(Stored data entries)
==> config.mk <==
export PLATFORM = sky130hd
export DESIGN_NAME = dcache_array
export DESIGN_NICKNAME = d
export VERILOG_FILES = /design/src/dcache_pkg.sv /design/src/dcache_array.sv
export VERILOG_INCLUDE_DIRS = /design/src
export SDC_FILE = /design/constraint.sdc
export NUM_CORES = 2
export LEC_CHECK = 0
export BUFFER_PORTS_ARGS = -buffer_cell sky130_fd_sc_hd__buf_2
export CAP_MARGIN = 20
export CORE_ASPECT_RATIO = 1.1
export CORE_UTILIZATION = 47
export CTS_BUF_LIST = sky130_fd_sc_hd__clkbuf_4
export CTS_CLUSTER_DIAMETER = 40
export DETAILED_ROUTE_END_ITERATION = 8
export MAX_ROUTING_LAYER = met4
export PLACE_DENSITY = 0.62
export REMOVE_ABC_BUFFERS = 1
export SYNTH_ARGS = -nofsm -noshare
export SYNTH_HDL_FRONTEND = slang
export SYNTH_SLANG_ARGS = --single-unit
export TNS_END_PERCENT = 1
==> constraint.sdc <==
create_clock -name clk -period 32.4 [get_ports clk]
set_input_delay 6.48 -clock clk [delete_from_list [all_inputs] [get_ports clk]]
set_output_delay 6.48 -clock clk [all_outputs]
set_load 0.03 [all_outputs]
==> src/dcache_params.svh <==
`ifndef DCACHE_PARAMS_SVH
`define DCACHE_PARAMS_SVH

// ======================================================================
// cache geometry
// ======================================================================

`define DC_ADDR_W      32                              // byte address
`define DC_WORD_W      32
`define DC_LINE_WORDS  8
`define DC_LINE_W      (`DC_WORD_W * `DC_LINE_WORDS)   // 256 bits

`define DC_SETS        16                              // direct mapped
`define DC_INDEX_W     4

// address bits above index and line offset
`define DC_TAG_W       23

`endif

==> src/dcache_pkg.sv <==
package dcache_pkg;

`include "dcache_params.svh"

    // line operations handed to the line bridge
    typedef enum logic [1:0] {
        op_line_read  = 2'd0,   // refill
        op_line_write = 2'd1,   // dirty eviction
        op_word_write = 2'd2    // store miss, no allocate
    } mem_op_e;

    // one entry of the tag store
    typedef struct packed {
        logic                 valid;
        logic                 dirty;
        logic [`DC_TAG_W-1:0] tag;
    } tag_entry_t;

    // word 0 sits in the low bits
    typedef logic [`DC_LINE_W-1:0] line_t;

endpackage

==> src/dcache_array.sv <==
`timescale 1ns/1ps

`include "dcache_params.svh"

module dcache_array
    import dcache_pkg::*;
#(
    parameter type entry_t = line_t
) (
    input  logic                   clk,
    input  logic [`DC_INDEX_W-1:0] index,
    input  logic                   wen,
    input  entry_t                 wdata,
    output entry_t                 rdata
);

    // one entry per set
    entry_t mem_q [0:`DC_SETS-1];

    // single port, read-before-write
    always_ff @(posedge clk) begin
        if (wen) begin
            mem_q[index] <= wdata;
        end
        rdata <= mem_q[index];      // old entry on a same-index write
    end

endmodule

# After elaboration in Yosys (flattened, before gate mapping)
# Memories as Yosys holds them, arrays and structs flattened. A register that Yosys moved wholly into a read port is not among the register bits.
# Index checks and enable logic that the tools add are counted.
[op_classes]
shifts = 0
n_div = 0
muxes = 2
eq_ne = 0
bitwise = 0
order_cmp = 0
addsub = 0
n_reduce_logical = 0
n_mul = 0
[ops]
columns = ["operator", "n"]
rows = [
  ["two-way mux 1 bit", 2],
]
[totals]
inputBits = 262
mem_bits_ro = 0
ramBits = 4096
out_inout_bits = 256
mem_count = 1
word_cells = 3
register_bits = 0
latchBits = 0
[memory_table]
columns = ["memory", "depth", "width", "read_ports", "rd_clocked_by_memory_dff", "wr", "line_no", "rtl"]
rows = [
  ["mem_q", 16, 256, 1, 1, 1, "dcache_array.sv:18", "entry_t mem_q [0:`DC_SETS-1];"],
]

# Longest topological paths before layout
[depth]
ltp_word = 2
ltp_mapped = 7
mapped_depth_nobuf = 3

# Least setup slack after synthesis
# No wires, ideal clock.
[synth_timing]
path_type = "input to register"
from = "input index[0]"
to = "memory mem_q[0][0] (netlist bit), enable pin"
setup_slack_ps = 6800
arrival_time_ps = 24414
cell_stages = 5
setup_ps = 1187
required_time_ps = 31213
path_buffers = 4
cell_sequence = "buf_2 > buf_6 > buf_6 > buf_2 > nor3_1"
[synth_rtl]
columns = ["item", "line_no", "rtl"]
rows = [
  ["start, declared", "dcache_array.sv:11", "input logic [`DC_INDEX_W-1:0] index,"],
  ["end, declared", "dcache_array.sv:18", ""],
]
# Straight into the memory's write port.

==> metrics.sh <==
FMAX_GHz=0.0923
TOTALWIRELENGTH_MM=379
POST-ROUTE-DRC-COUNT=0
CTSROOTBUFFERMASTER='clkbuf_4'
RESIZED_CELLS_POST_CTS=0
TOTALNEGATIVESETUPSLACK_NS=0
WORST_HOLD_STARTPOINT='mem_q[15][87]'
SYN-INSTANCE-COUNT=6516
GR-USAGE-ALL-LAYERS=0.234
ROUTED-VIA-COUNT=76100
CLKTRANSATPATHREGS_NS=0.06
CTS_HTREE_LEVELS=7
PLACE_HPWL_MM=185
TIMING.CRITICAL_PATH.FANOUT_MAX=130
FINISH.CELL_COUNT_WITHOUT_FILLERS=13200
MAX_SLEW_MARGIN=0.120
DIE_HEIGHT_UM=610
FILLERS=25700
NUMBER_OF_BUFFERS_CREATED_BY_CTS=1162
HP-CLASS='register to register'
STATIC-LEAKAGE-POWER_nW=59.3
GLOBALROUTEOVERFLOWTOTAL=0
SETUP.WORST_PATH.START='index[1]'
VDD.IR_DROP.WORST_mV=0.0350
IO_BUFFERS=517
TIMING.RR.START='mem_q[3][239]'
CHIPWIDTH_UM=555
CLK_LATENCY_NS=1.67
WIRE_LENGTH_OF_THE_FIRST_GLOBAL_ROUTING_PASS_MM=547
AREA_GROWTH_PCT=14.1
CRITICAL_PATH_REQUIRED_NS=33.87
INITIALDRTVIOLATIONCOUNT=7565
PATH_CLASS='input pin to register'
HOLD_DEPTH=3
PERIOD_MINUS_SLACK_NS=10.83
ANTENNA_FOUND_INITIAL=127
CP.ARRIVAL_NS=12.30
SYNTH.CELLS.MOST_FREQUENT='edfxtp_1, mux4_2, a22oi_1'
DP.CELLS=11200
IO_PINS=518
SYNTH-ASYNC-RESET-RATIO=0
ROUTED_VIA_DENSITY=5.75
CTS.SINKS=4352
YS_WARN_COUNT=0
CTS.HOLD.BUFFERS_ADDED=0
SHARE_OF_POST_ROUTE_CELLS_WITH_DRIVE_STRENGTH_ABOVE_1=0.394
FIRST_GLOBAL_VIAS=82000
DETAIL_ROUTE.FIRST_PASS.ITERATIONS=5
WORST_CASE_REG_TO_REG_PATH_DEPTH=3
POSTCTSSETUPBUFFERS=0
ROW_COUNT=222
GP_CONGESTION=0.734
CLOCK-SKEW-FINAL_NS=0.101
ANTENNA_VIOLATING_NETS_POST_ROUTE=0
PERIOD_SHARE=0.334
CORE_AREA_SQ_UM=333000
SYNTH_CELL_TYPES=18
YOSYS-TOP-CELLS-AREA='edfxtp_1, mux4_2, dfxtp_1, a22oi_1, nand2_1'
MAX_SLEW.WORST_PIN.SLEW_NS=1.32
FINAL_NETS=8258
PIN_COUNT_OF_THE_BIGGEST_NET_ENTERING_GLOBAL_ROUTING=150
WORST_HOLD_SLACK_NS=0.602
GRT_SETUP_UNREPAIRED='false'
CRITPATHCAPTURETYPE='register'
PLACEMENT.SETUP.WORST_SLACK_NS=19.65
AVGSYNTHCELLAREA_SQ_UM=24.2
MOST_INSTANTIATED_LIBRARY_CELL_AFTER_SYNTHESIS='edfxtp_1'
OUTCOME='complete, no violations'
TIMING.FINAL.SETUP_VIOLATIONS=0
FINALHOLDVIOLCOUNT=0
SYNTH_EDF_COUNT=4096
CTS_TREE='built'
DIE_OUTLINE_AREA_SQ_UM=338000
WORSTSETUPSTARTPOINTTYPE='input pin'
YOSYS.AREA.TOP_TYPE='edfxtp_1'
FINAL_CRITICAL_PATH_SETUP_SLACK_NS=21.57
CAP_VIOL_MAX_COUNT=0
SYNTH-MAIN-FF-CELL='edfxtp_1'
FINALMAXSLEWVIOLATIONS=0
YOSYS_REGISTER_BITS=4352
SEQ_AREA_FRAC_SYNTH=0.812
FLOORPLAN.INITIALDENSITY=0.474
POWER_PER_CELL_AREA_nW_PER_UM2=64.2
POST-ROUTE-UTIL=0.540
SYNTH_TOP_CELL_AREA_SHARE=0.779
CLK_PATH_BUF_DEPTH=5
NETLIST_AREA_BEFORE_PLACEMENT_SQ_UM=158000
WL_PER_CELL_UM=28.6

* **Task to carry out**
Please copy the lines in the records above between the one holding "PIN_COUNT_OF_THE_BIGGEST_NET_ENTERING_GLOBAL_ROUTING=150" and the one holding "MOST_INSTANTIATED_LIBRARY_CELL_AFTER_SYNTHESIS='edfxtp_1'", inclusive, exactly and with no other line.

* **Response**
PIN_COUNT_OF_THE_BIGGEST_NET_ENTERING_GLOBAL_ROUTING=150
WORST_HOLD_SLACK_NS=0.602
GRT_SETUP_UNREPAIRED='false'
CRITPATHCAPTURETYPE='register'
PLACEMENT.SETUP.WORST_SLACK_NS=19.65
AVGSYNTHCELLAREA_SQ_UM=24.2
MOST_INSTANTIATED_LIBRARY_CELL_AFTER_SYNTHESIS='edfxtp_1'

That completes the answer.